§ **Input for this task**:
**config.mk**
```make
export PLATFORM = sky130hd
export DESIGN_NAME = io_in_fifo
export DESIGN_NICKNAME = d
export VERILOG_FILES = /design/src/rtl/io_in_fifo.sv
export SDC_FILE = /design/constraint.sdc
export NUM_CORES = 1
export LEC_CHECK = 0
export CORE_ASPECT_RATIO = 0.8
export CORE_UTILIZATION = 32
export CTS_CLUSTER_SIZE = 30
export DETAILED_ROUTE_END_ITERATION = 6
export SETUP_SLACK_MARGIN = 0.05
export SLEW_MARGIN = 0
export SYNTH_ARGS = -nofsm -noshare
export SYNTH_HDL_FRONTEND = slang
export SYNTH_SLANG_ARGS = --single-unit
```
**constraint.sdc**
```tcl
create_clock -name clk -period 2.4 [get_ports clk]
set_input_delay 0.36 -clock clk [delete_from_list [all_inputs] [get_ports clk]]
set_output_delay 0.36 -clock clk [all_outputs]
set_load 0.01 [all_outputs]
```
`config.mk`:
```
export PLATFORM = sky130hd
export DESIGN_NAME = fifo_unload_fsm
export DESIGN_NICKNAME = d
export VERILOG_FILES = /design/src/rtl/fifo_unload_pkg.sv /design/src/rtl/fifo_unload_fsm.sv
export SDC_FILE = /design/constraint.sdc
export NUM_CORES = 1
export LEC_CHECK = 0
export CAP_MARGIN = 20
export CORE_MARGIN = 10
export CORE_UTILIZATION = 43
export CTS_BUF_LIST = sky130_fd_sc_hd__clkbuf_16
export CTS_CLUSTER_SIZE = 14
export DETAILED_ROUTE_END_ITERATION = 8
export HOLD_SLACK_MARGIN = 0.03
export PLACE_DENSITY = 0.77
export SLEW_MARGIN = 30
export SYNTH_ARGS = -nofsm -noshare
export SYNTH_HDL_FRONTEND = slang
export SYNTH_SLANG_ARGS = --single-unit
```
`constraint.sdc`:
```
create_clock -name CLK -period 2.5 [get_ports CLK]
set_clock_uncertainty 0.2 [all_clocks]
set_input_delay 0.25 -clock CLK [delete_from_list [all_inputs] [get_ports CLK]]
set_output_delay 0.25 -clock CLK [all_outputs]
set_load 0.01 [all_outputs]
```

§ **Assigned task**:
A verbatim copy of the records above should be returned.

§ **Solution**:
**config.mk**
```make
export PLATFORM = sky130hd
export DESIGN_NAME = io_in_fifo
export DESIGN_NICKNAME = d
export VERILOG_FILES = /design/src/rtl/io_in_fifo.sv
export SDC_FILE = /design/constraint.sdc
export NUM_CORES = 1
export LEC_CHECK = 0
export CORE_ASPECT_RATIO = 0.8
export CORE_UTILIZATION = 32
export CTS_CLUSTER_SIZE = 30
export DETAILED_ROUTE_END_ITERATION = 6
export SETUP_SLACK_MARGIN = 0.05
export SLEW_MARGIN = 0
export SYNTH_ARGS = -nofsm -noshare
export SYNTH_HDL_FRONTEND = slang
export SYNTH_SLANG_ARGS = --single-unit
```
**constraint.sdc**
```tcl
create_clock -name clk -period 2.4 [get_ports clk]
set_input_delay 0.36 -clock clk [delete_from_list [all_inputs] [get_ports clk]]
set_output_delay 0.36 -clock clk [all_outputs]
set_load 0.01 [all_outputs]
```
`config.mk`:
```
export PLATFORM = sky130hd
export DESIGN_NAME = fifo_unload_fsm
export DESIGN_NICKNAME = d
export VERILOG_FILES = /design/src/rtl/fifo_unload_pkg.sv /design/src/rtl/fifo_unload_fsm.sv
export SDC_FILE = /design/constraint.sdc
export NUM_CORES = 1
export LEC_CHECK = 0
export CAP_MARGIN = 20
export CORE_MARGIN = 10
export CORE_UTILIZATION = 43
export CTS_BUF_LIST = sky130_fd_sc_hd__clkbuf_16
export CTS_CLUSTER_SIZE = 14
export DETAILED_ROUTE_END_ITERATION = 8
export HOLD_SLACK_MARGIN = 0.03
export PLACE_DENSITY = 0.77
export SLEW_MARGIN = 30
export SYNTH_ARGS = -nofsm -noshare
export SYNTH_HDL_FRONTEND = slang
export SYNTH_SLANG_ARGS = --single-unit
```
`constraint.sdc`:
```
create_clock -name CLK -period 2.5 [get_ports CLK]
set_clock_uncertainty 0.2 [all_clocks]
set_input_delay 0.25 -clock CLK [delete_from_list [all_inputs] [get_ports CLK]]
set_output_delay 0.25 -clock CLK [all_outputs]
set_load 0.01 [all_outputs]
```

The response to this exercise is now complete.